Sorption Phase of Supercritical CO2 in Silica Aerogel: Experiments and Mesoscale Computer Simulations

Adsorption of supercritical CO2 in nanoporous silica aerogel was investigated by a combination of experiments and molecular-level computer modeling. High-pressure gravimetric and vibrating tube densimetry techniques were used to measure the mean pore fluid density and excess sorption at 35 and 50 degrees C and pressures of 0-200 bar. Densification of the pore fluid was observed at bulk fluid densities below 0.7 g/cm(3). Far above the bulk critical density, near-zero sorption or weak depletion effects were measured, while broad excess sorption maxima form in the vicinity of the bulk critical density.
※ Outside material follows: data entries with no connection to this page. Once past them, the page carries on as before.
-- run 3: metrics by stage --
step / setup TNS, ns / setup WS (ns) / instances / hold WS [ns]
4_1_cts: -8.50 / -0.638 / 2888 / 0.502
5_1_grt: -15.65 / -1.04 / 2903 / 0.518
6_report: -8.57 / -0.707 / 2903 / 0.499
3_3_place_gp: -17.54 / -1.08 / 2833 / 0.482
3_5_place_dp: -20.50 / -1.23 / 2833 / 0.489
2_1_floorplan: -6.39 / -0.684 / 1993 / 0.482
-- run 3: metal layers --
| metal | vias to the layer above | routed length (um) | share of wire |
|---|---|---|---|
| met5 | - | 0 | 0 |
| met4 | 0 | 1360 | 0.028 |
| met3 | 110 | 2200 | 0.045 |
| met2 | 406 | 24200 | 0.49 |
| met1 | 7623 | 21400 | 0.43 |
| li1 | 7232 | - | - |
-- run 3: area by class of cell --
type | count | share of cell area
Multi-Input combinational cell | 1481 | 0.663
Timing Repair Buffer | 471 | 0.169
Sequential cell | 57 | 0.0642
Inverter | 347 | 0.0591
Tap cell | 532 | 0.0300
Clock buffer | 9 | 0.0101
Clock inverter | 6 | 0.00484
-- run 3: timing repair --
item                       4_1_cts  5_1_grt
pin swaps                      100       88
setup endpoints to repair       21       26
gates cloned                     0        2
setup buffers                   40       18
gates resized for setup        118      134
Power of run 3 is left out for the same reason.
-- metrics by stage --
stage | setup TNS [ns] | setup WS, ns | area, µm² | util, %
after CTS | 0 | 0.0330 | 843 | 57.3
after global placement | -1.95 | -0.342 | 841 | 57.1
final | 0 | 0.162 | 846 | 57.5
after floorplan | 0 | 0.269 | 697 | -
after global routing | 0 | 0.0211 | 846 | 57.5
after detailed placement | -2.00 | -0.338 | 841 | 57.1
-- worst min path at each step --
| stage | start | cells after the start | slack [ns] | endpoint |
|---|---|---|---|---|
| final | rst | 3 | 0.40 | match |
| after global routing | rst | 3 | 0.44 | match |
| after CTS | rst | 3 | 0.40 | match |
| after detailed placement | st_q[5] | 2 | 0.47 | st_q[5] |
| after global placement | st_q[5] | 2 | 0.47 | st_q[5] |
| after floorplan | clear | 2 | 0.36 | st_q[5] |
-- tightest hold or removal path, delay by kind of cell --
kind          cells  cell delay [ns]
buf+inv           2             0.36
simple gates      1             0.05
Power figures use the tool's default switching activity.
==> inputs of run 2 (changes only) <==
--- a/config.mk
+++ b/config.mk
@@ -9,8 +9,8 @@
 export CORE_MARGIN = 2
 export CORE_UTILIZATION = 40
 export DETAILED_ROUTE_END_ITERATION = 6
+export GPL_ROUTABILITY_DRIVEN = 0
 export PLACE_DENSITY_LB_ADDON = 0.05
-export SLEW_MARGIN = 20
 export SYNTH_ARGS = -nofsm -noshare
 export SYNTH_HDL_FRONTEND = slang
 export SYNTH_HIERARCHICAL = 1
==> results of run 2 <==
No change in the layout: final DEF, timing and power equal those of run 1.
$ cat config.mk
export PLATFORM = sky130hd
export DESIGN_NAME = crc_chk_top
export DESIGN_NICKNAME = d
export VERILOG_FILES = /design/src/rtl/crc_chk_pkg.sv /design/src/rtl/crc_chk_lane.sv /design/src/rtl/crc_chk_engine.sv /design/src/rtl/crc_chk_decode.sv /design/src/rtl/crc_chk_top.sv
export SDC_FILE = /design/constraint.sdc
export NUM_CORES = 1
export LEC_CHECK = 0
export ABC_CLOCK_PERIOD_IN_PS = 7850
export CELL_PAD_IN_SITES_DETAIL_PLACEMENT = 0
export CELL_PAD_IN_SITES_GLOBAL_PLACEMENT = 1
export CORE_MARGIN = 4
export CORE_UTILIZATION = 46
export DETAILED_ROUTE_END_ITERATION = 16
export PLACE_DENSITY = 0.87
export SKIP_CTS_REPAIR_TIMING = 1
export SYNTH_ARGS = -nofsm -noshare
export SYNTH_HDL_FRONTEND = slang
export SYNTH_HIERARCHICAL = 1
export SYNTH_SLANG_ARGS = --single-unit
$ cat constraint.sdc
create_clock -name clk -period 7.85 [get_ports clk]
set_clock_uncertainty 0.1 [all_clocks]
set_input_delay 1.57 -clock clk [delete_from_list [all_inputs] [get_ports clk]]
set_output_delay 1.57 -clock clk [all_outputs]
set_load 0.005 [all_outputs]
$ cat src/rtl/crc_chk_pkg.sv
package crc_chk_pkg;

    localparam int CRC_W  = 32;
    localparam int DATA_W = 32;
    localparam int ADDR_W = 4;

    typedef enum logic [1:0] {
        SZ_BYTE = 2'b00,
        SZ_HALF = 2'b01,
        SZ_WORD = 2'b10,
        SZ_RSVD = 2'b11
    } xfer_size_e;

    typedef enum logic [1:0] {
        REG_DATA   = 2'd0,
        REG_CSUM   = 2'd1,
        REG_SPARE0 = 2'd2,
        REG_SPARE1 = 2'd3
    } reg_sel_e;

    typedef enum logic {
        ST_IDLE     = 1'b0,
        ST_READ_RSP = 1'b1
    } bus_state_e;

    // Mirror a vector end for end; turns the normal-form generator
    // into the form used by a right-shifting register.
    function automatic logic [CRC_W-1:0] mirror(input logic [CRC_W-1:0] v);
        logic [CRC_W-1:0] r;
        for (int i = 0; i < CRC_W; i++) begin
            r[i] = v[CRC_W-1-i];
        end
        return r;
    endfunction

endpackage

$ cat src/rtl/crc_chk_lane.sv
// One byte of CRC advance: eight serial steps, least significant bit first.
module crc_chk_lane #(
    parameter int CRC_W   = 32,
    parameter logic [CRC_W-1:0] POLY_R = 32'hEDB88320
) (
    input  logic [CRC_W-1:0] crc_in,
    input  logic [7:0]       byte_in,
    output logic [CRC_W-1:0] crc_out
);

    always_comb begin
        logic [CRC_W-1:0] acc;
        acc = crc_in;
        for (int b = 0; b < 8; b++) begin
            if (acc[0] ^ byte_in[b]) begin
                acc = (acc >> 1) ^ POLY_R;
            end else begin
                acc = acc >> 1;
            end
        end
        crc_out = acc;
    end

endmodule

$ cat src/rtl/crc_chk_engine.sv
// Chains one lane per data byte and picks the tap that matches the size.
module crc_chk_engine
    import crc_chk_pkg::*;
#(
    parameter int CRC_W  = 32,
    parameter int DATA_W = 32,
    parameter logic [CRC_W-1:0] POLY = 32'h04C11DB7
) (
    input  logic [CRC_W-1:0]  crc_in,
    input  logic [DATA_W-1:0] data_in,
    input  logic [1:0]        size_in,
    output logic [CRC_W-1:0]  crc_out,
    output logic              size_ok
);

    localparam int LANES = DATA_W / 8;
    localparam logic [CRC_W-1:0] POLY_R = mirror(POLY);

    logic [CRC_W-1:0] tap [0:LANES];

    assign tap[0] = crc_in;

    for (genvar g = 0; g < LANES; g++) begin : g_lane
        crc_chk_lane #(
            .CRC_W  (CRC_W),
            .POLY_R (POLY_R)
        ) u_lane (
            .crc_in  (tap[g]),
            .byte_in (data_in[8*g +: 8]),
            .crc_out (tap[g+1])
        );
    end

    always_comb begin
        size_ok = 1'b1;
        crc_out = crc_in;
        unique case (xfer_size_e'(size_in))
            SZ_BYTE: crc_out = tap[1];
            SZ_HALF: crc_out = tap[(LANES >= 2) ? 2 : LANES];
            SZ_WORD: crc_out = tap[LANES];
            SZ_RSVD: begin
                crc_out = crc_in;
                size_ok = 1'b0;
            end
        endcase
    end

endmodule

$ cat src/rtl/crc_chk_decode.sv
// Address and command decode for accepted requests.
module crc_chk_decode
    import crc_chk_pkg::*;
#(
    parameter int ADDR_W = 4
) (
    input  logic              accept,
    input  logic              is_write,
    input  logic [ADDR_W-1:0] addr,
    output logic              data_wr,
    output logic              csum_wr,
    output logic              rd_acc,
    output logic              rd_csum
);

    reg_sel_e sel;

    always_comb begin
        sel     = reg_sel_e'(addr[3:2]);
        data_wr = 1'b0;
        csum_wr = 1'b0;
        rd_acc  = accept && !is_write;
        rd_csum = 1'b0;
        unique case (sel)
            REG_DATA: data_wr = accept && is_write;
            REG_CSUM: begin
                csum_wr = accept && is_write;
                rd_csum = accept && !is_write;
            end
            REG_SPARE0, REG_SPARE1: ;
        endcase
    end

endmodule

$ cat src/rtl/crc_chk_top.sv
module crc_chk_top
    import crc_chk_pkg::*;
#(
    parameter int CRC_W  = crc_chk_pkg::CRC_W,
    parameter int DATA_W = crc_chk_pkg::DATA_W,
    parameter int ADDR_W = crc_chk_pkg::ADDR_W,
    parameter logic [CRC_W-1:0] POLY = 32'h04C11DB7,
    parameter logic [CRC_W-1:0] SEED = 32'hFFFFFFFF
) (
    input  logic              clk,
    input  logic              rst_n,
    input  logic              req_valid,
    input  logic              req_write,
    input  logic [ADDR_W-1:0] req_addr,
    input  logic [1:0]        req_size,
    input  logic [DATA_W-1:0] req_wdata,
    output logic              req_ready,
    output logic              rsp_valid,
    output logic [DATA_W-1:0] rsp_rdata
);

    bus_state_e       state_q, state_d;
    logic [CRC_W-1:0] crc_q;
    logic [CRC_W-1:0] crc_next;
    logic             size_ok;
    logic             accept;
    logic             data_wr, csum_wr, rd_acc, rd_csum;
    logic [DATA_W-1:0] rdata_q;

    assign accept = req_valid && req_ready;

    crc_chk_decode #(.ADDR_W(ADDR_W)) u_decode (
        .accept   (accept),
        .is_write (req_write),
        .addr     (req_addr),
        .data_wr  (data_wr),
        .csum_wr  (csum_wr),
        .rd_acc   (rd_acc),
        .rd_csum  (rd_csum)
    );

    crc_chk_engine #(
        .CRC_W  (CRC_W),
        .DATA_W (DATA_W),
        .POLY   (POLY)
    ) u_engine (
        .crc_in  (crc_q),
        .data_in (req_wdata),
        .size_in (req_size),
        .crc_out (crc_next),
        .size_ok (size_ok)
    );

    // Next-state logic: RD_ACCEPT and RSP_DONE transitions.
    always_comb begin
        state_d = state_q;
        unique case (state_q)
            ST_IDLE:     if (rd_acc) state_d = ST_READ_RSP;
            ST_READ_RSP: state_d = ST_IDLE;
        endcase
    end

    // State register.
    always_ff @(posedge clk) begin
        if (!rst_n) begin
            state_q <= ST_IDLE;
        end else begin
            state_q <= state_d;
        end
    end

    // Checksum and read-data registers.
    always_ff @(posedge clk) begin
        if (!rst_n) begin
            crc_q   <= SEED;
            rdata_q <= '0;
        end else begin
            if (csum_wr) begin
                crc_q <= req_wdata[CRC_W-1:0];
            end else if (data_wr && size_ok) begin
                crc_q <= crc_next;
            end
            if (rd_acc) begin
                rdata_q <= rd_csum ? DATA_W'(crc_q) : '0;
            end
        end
    end

    // Outputs by state.
    always_comb begin
        req_ready = 1'b0;
        rsp_valid = 1'b0;
        unique case (state_q)
            ST_IDLE:     req_ready = 1'b1;
            ST_READ_RSP: rsp_valid = 1'b1;
        endcase
        rsp_rdata = rdata_q;
    end

endmodule

==> summary.md, run 1 <==
| Metric | Value |
|---|---|
| Clk_lat worst skew | `340 ps` |
| CP required | `7930 ps` |
| Synth warnings | `6` |
| Placed Cells incl. Taps | `922` |
| DIE AREA | `17200 sq um` |
| GP Congestion | `0.930` |
| Total of max-cap violations | `0` |
| Crit-path max FO | `6` |
| Reg2reg path depth | `20` |
| Hold path depth | `2` |
| Detailed-route DRC error count | `0` |
| Ys async rst share | `0%` |
| Hold EP | `rsp_rdata[7]` |
| Total core area | `14700 sq um` |
| Flops & latches, synth | `65` |
| Setup_tns | `0 ps` |
| Fin nets | `791` |
| Worst r2r dst | `crc_q[18]` |
| Crit path kind | `input port to register` |
| Most frequent cells in the layout | `xnor2_1 (172), clkdlybuf4s50_1 (71), dfxtp_1 (65), buf_4 (54), xor2_1 (48)` |
| Post-route ant nets | `0` |
| Layout Cells excl Fill | `938` |
| Total GRT Usage | `25.1%` |
| GRT Max-Usage Layer | `met2` |
| Chip Width | `131 um` |
| Avg Inst Size Synth | `10.8 sq um` |
| Worst Path Arrival | `7190 ps` |
| Reg clk slew, reported paths | `50 ps` |
| # rows | `44` |
| Unrepaired setup endpoints after global routing | `no` |
| CTS Buffer Depth | `2` |
| Global-route wire length before repair | `33100 um` |
| Initial antenna violation count | `0` |
| Netlist cell types | `32` |
| Worst reg2reg path startpoint | `crc_q[1]` |
| Hold wc startpoint | `rsp_rdata[7]` |
| Total grt overflow | `0` |
| Most common cell after layout, fill and taps aside | `xnor2_1` |
| Synth Cell Area | `6980 sq um` |
| Status | `finished, final reports clean` |
| Met1 Use GR | `33.1%` |
| Cts bufs inserted | `9` |
| CTS Root Cell | `clkbuf_16` |
| Grt met2 use | `40.3%` |
| Area grow syn2layout | `19.5%` |
| Layout cells sized above 1 | `24.5%` |
| Primary FF master, synth | `dfxtp_1` |
| Port bufs | `73` |
| Max Slew Vio Count | `0` |
| Slew at the pin closest to its max-slew limit | `1130 ps` |
| Sequential element share of the synthesized area | `18.6%` |
| CP startpoint kind | `input port` |
| GR Util met3 | `5.43%` |
| H-tree depth | `3` |
| Dpl hpwl | `16900 um` |
| Starting Density | `47.5%` |
| DR WL/cell | `22.6 um` |
| Final hold viol count | `0` |
| # diodes | `0` |
| Post-synth EDFFs | `0` |
| Multi-input gate area | `5380 sq um` |
| FILL cells | `1303` |
| Initial DRC count | `339` |
| CTS tree | `built` |
| Largest net degree at the start of global routing | `67` |
| F_max | `141 MHz` |
| Post-Syn Instances | `649` |
| R2R Setup Slk | `2050 ps` |
| Slew headroom | `24.8%` |
| Via count | `5101` |
| Final setup viols | `0` |
| Final Hold Slack | `363 ps` |
| Register area | `1300 sq um` |
| Clock Sink Count | `65` |
| Pre-antenna DRT Iters | `4` |
| Number of global-route vias before repair | `5370` |
| Vias per cell | `5.44` |
| Io pins | `76` |
| Syn_nets | `691` |
| Worst hold path type | `register to register` |
| Critical Path Sink Type | `register` |
| Period utilisation layout | `90.5%` |
| Routed WL | `21200 um` |
| Chip Height | `131 um` |
| Post-route minimum period | `7110 ps` |
==> Yosys cell counts, types with 12 or more instances <==
cell type,number,area [sq um]
a211oi_2,31,388
a21boi_1,32,240
buf_2,14,70.1
clkbuf_1,12,45.0
dfxtp_1,65,1300
mux4_2,29,653
nand2b_1,32,200
nand3_1,32,160
nor2_1,32,120
nor2b_1,30,188
o21ai_1,32,160
xnor2_1,172,1510
xnor2_2,20,325
xor2_1,48,420
xor2_2,20,325
==> registers in the layout (all words and copies together) (netlist names) <==
| name | flops |
|---|---|
| crc_q | 32 |
| rsp_rdata | 32 |
| state_q | 1 |
==> stage by stage <==
step                      instance area (sq um)  setup WS (ps)  utilization [%]
after global placement                     8040            455             54.7
after CTS                                  8340            763             56.8
after global routing                       8340            365             56.8
after floorplan                            6980           1150                -
after detailed placement                   8040            434             54.7
final                                      8340            742             56.8
==> layer usage <==
| layer | vias up | wire length [um] | part of all wire [%] |
|---|---|---|---|
| li1 | 2398 | - | - |
| met1 | 2493 | 9250 | 44 |
| met2 | 179 | 9990 | 47 |
| met3 | 31 | 1270 | 6.0 |
| met4 | 0 | 722 | 3.4 |
| met5 | - | 0 | 0 |
==> worst max-delay path: stages <==
cell	delay, ps
clkdlybuf4s50_1	480
xnor2_2	480
xor2_2	270
xnor2_1	170
xnor2_1	160
xnor2_2	440
xor2_1	220
xnor2_1	130
xnor2_1	330
xor2_2	160
buf_4	220
xnor2_1	100
xnor2_1	350
xnor2_2	120
xnor2_1	410
xnor2_1	180
buf_4	160
xor3_1	330
mux4_2	480
nor2b_1	140
a211oi_1	200
o21ai_1	70
==> layout make-up <==
cell class / instances / area share [%]
Clock inverter: 5 / 0.660
Timing Repair Buffer: 127 / 13.5
Sequential cell: 65 / 15.6
Tap cell: 184 / 2.76
Multi-Input combinational cell: 545 / 64.5
Inverter: 1 / 0.0450
Clock buffer: 11 / 2.91
==> how the worst max path moves through the flow <==
stage | from | end | slack [ps] | cells after the start
floorplan | req_wdata[7] | crc_q[23] | 1150 | 18
global placement | req_wdata[1] | crc_q[18] | 450 | 21
detailed placement | req_wdata[3] | crc_q[18] | 430 | 21
CTS | req_wdata[3] | crc_q[18] | 760 | 21
global route | req_wdata[4] | crc_q[18] | 370 | 22
finish | req_wdata[0] | crc_q[23] | 740 | 22
==> kinds of logic after synthesis <==
logic type | synth area share, %
xor gates and xnor gates | 44.1
and+or+nand+nor | 10.6
muxes | 10.5
DFF | 18.6
buffers and inverters | 4.37
AOI/OAI and AO/OA | 11.7
Power of run 1 is not shown: default switching activity piles up to over one toggle a cycle in this logic, so the estimate is an artifact.
==> run 2, diff against run 1 <==
==> constraint.sdc (replaced) <==
create_clock -name clk -period 7.85 [get_ports clk]
set_clock_uncertainty 0.1 [all_clocks]
set_input_delay 1.1775 -clock clk [delete_from_list [all_inputs] [get_ports clk]]
set_output_delay 1.1775 -clock clk [all_outputs]
set_load 0.005 [all_outputs]
==> summary.md, run 2 (synthesized netlist as in run 1, its figures left out) <==
| Metric | Value |
|---|---|
| Chip Width | `131 um` |
| Final hold viol count | `0` |
| CTS Root Cell | `clkbuf_16` |
| CP top delay family | `XOR/XNOR gates` |
| DR WL/cell | `22.8 um` |
| Clock Sink Count | `65` |
| Unrepaired setup endpoints after global routing | `no` |
| CP max stage delay | `530 ps` |
| GP Congestion | `0.952` |
| Critical Path Slowest Stage Cell | `clkdlybuf4s50_1` |
| Placed Cells incl. Taps | `910` |
| CP required | `7910 ps` |
| Worst hold path type | `register to register` |
| Port bufs | `73` |
| Worst Path Arrival | `7060 ps` |
| CTS tree | `built` |
| Slew at the pin closest to its max-slew limit | `1130 ps` |
| CP startpoint kind | `input port` |
| Detailed-route DRC error count | `0` |
| Cts bufs inserted | `9` |
| Reg clk slew, reported paths | `60 ps` |
| Most common cell after layout, fill and taps aside | `xnor2_1` |
| Dpl hpwl | `16500 um` |
| Fin nets | `779` |
| Layout cells sized above 1 | `23.5%` |
| Initial DRC count | `416` |
| Layout Cells excl Fill | `926` |
| Slew headroom | `24.8%` |
| Pre-antenna DRT Iters | `4` |
| # rows | `44` |
| Period utilisation layout | `89.2%` |
| Starting Density | `47.5%` |
| Cell chain of the critical path | `clkdlybuf4s50_1 > xnor2_4 > xor2_4 > xnor2_1 > xnor2_1 > xor2_2 > xor2_2 > xnor2_1 > xor2_2 > xor2_2 > xnor2_1 > xnor2_1 > xnor2_2 > xor2_2 > buf_4 > xnor2_1 > xnor2_1 > mux4_2 > nor2b_1 > a211oi_2 > o21ai_1` |
| Top cell by count, worst path | `xnor2_1` |
| Number of global-route vias before repair | `5328` |
| Total GRT Usage | `24.7%` |
| Via count | `5091` |
| Largest net degree at the start of global routing | `67` |
| Total core area | `14700 sq um` |
| Total of max-cap violations | `0` |
| Status | `finished, final reports clean` |
| Crit path kind | `input port to register` |
| Area grow syn2layout | `19.0%` |
| F_max | `143 MHz` |
| H-tree depth | `3` |
| Post-route minimum period | `7010 ps` |
| Global-route wire length before repair | `32900 um` |
| Pre-CTS setup slack | `624 ps` |
| WP buf/inv | `2` |
| Critical Path Sink Type | `register` |
| Final WS setup | `845 ps` |
| Initial antenna violation count | `0` |
| CTS Buffer Depth | `2` |
| Post-route ant nets | `0` |
| Routed WL | `21200 um` |
| Clk_lat worst skew | `330 ps` |
| DIE AREA | `17200 sq um` |
| Setup_tns | `0 ps` |
| Most frequent cells in the layout | `xnor2_1 (172), clkdlybuf4s50_1 (71), dfxtp_1 (65), xor2_1 (48), buf_4 (42)` |
| Vias per cell | `5.50` |
| Total grt overflow | `0` |
| Max Slew Vio Count | `0` |
| Chip Height | `131 um` |
| # diodes | `0` |
| Crit-path max FO | `8` |
| Final setup viols | `0` |
| Io pins | `76` |
## run 2: tightest hold or removal path, delay by kind of cell, from the launching register on
kind | cells | cell delay, ps
flip-flops | 1 | 310
AND/OR/NAND/NOR | 1 | 60
AO/OA/AOI/OAI | 1 | 50
## run 2: layer usage
| layer | wire length (um) | vias to the layer above | GRT usage [%] |
|---|---|---|---|
| met5 | 0 | - | 0 |
| met4 | 762 | 0 | 9.33 |
| met3 | 1100 | 34 | 4.40 |
| met2 | 10100 | 176 | 40.3 |
| met1 | 9220 | 2511 | 32.8 |
| li1 | - | 2370 | - |
## run 2: final cells by class
class	instances	area, sq um
Fill cell	1267	6390
Tap cell	184	230
Multi-Input combinational cell	545	5380
Clock buffer	10	239
Inverter	1	3.75
Timing Repair Buffer	115	1040
Sequential cell	65	1300
Clock inverter	6	115
## run 2: final timing paths
check	startpoint	endpoint	slack, ps	cells past startpoint
min	rsp_rdata[13]	rsp_rdata[13]	370	2
max reg2reg	crc_q[1]	crc_q[17]	1790	20
min reg2reg	rsp_rdata[13]	rsp_rdata[13]	370	2
max	req_wdata[1]	crc_q[17]	840	21
## run 2: through the flow
step	cell area, sq um	util [%]	hold slack, ps
global route	8310	56.5	393
finish	8310	56.5	369
global placement	7950	54.1	354
detailed placement	7950	54.1	360
floorplan	6980	-	360
CTS	8310	56.5	371
Power of run 2 is left out for the same reason.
The CO2 sorption properties are very similar for two aerogels with bulk densities of 0.1 and 0.2 g/cm(3), respectively. The spatial distribution of the confined supercritical fluid was analyzed in terms of two nanodispersed phases with sorption- and bulk-phase densities and their volumes by means of the adsorbed phase model (APM), which used data from gravimetric sorption and small-angle neutron scattering experiments. To gain more detailed insight into supercritical fluid sorption, large-scale lattice gas GCMC simulations were utilized and tuned to resemble the experimental excess sorption data. The computed three-dimensional pore fluid density distributions show that the observed maximum of the excess sorption near the critical density originates from large density fluctuations pinned to the pore walls. At this maximum, the size of these fluctuations is comparable to the prevailing pore sizes.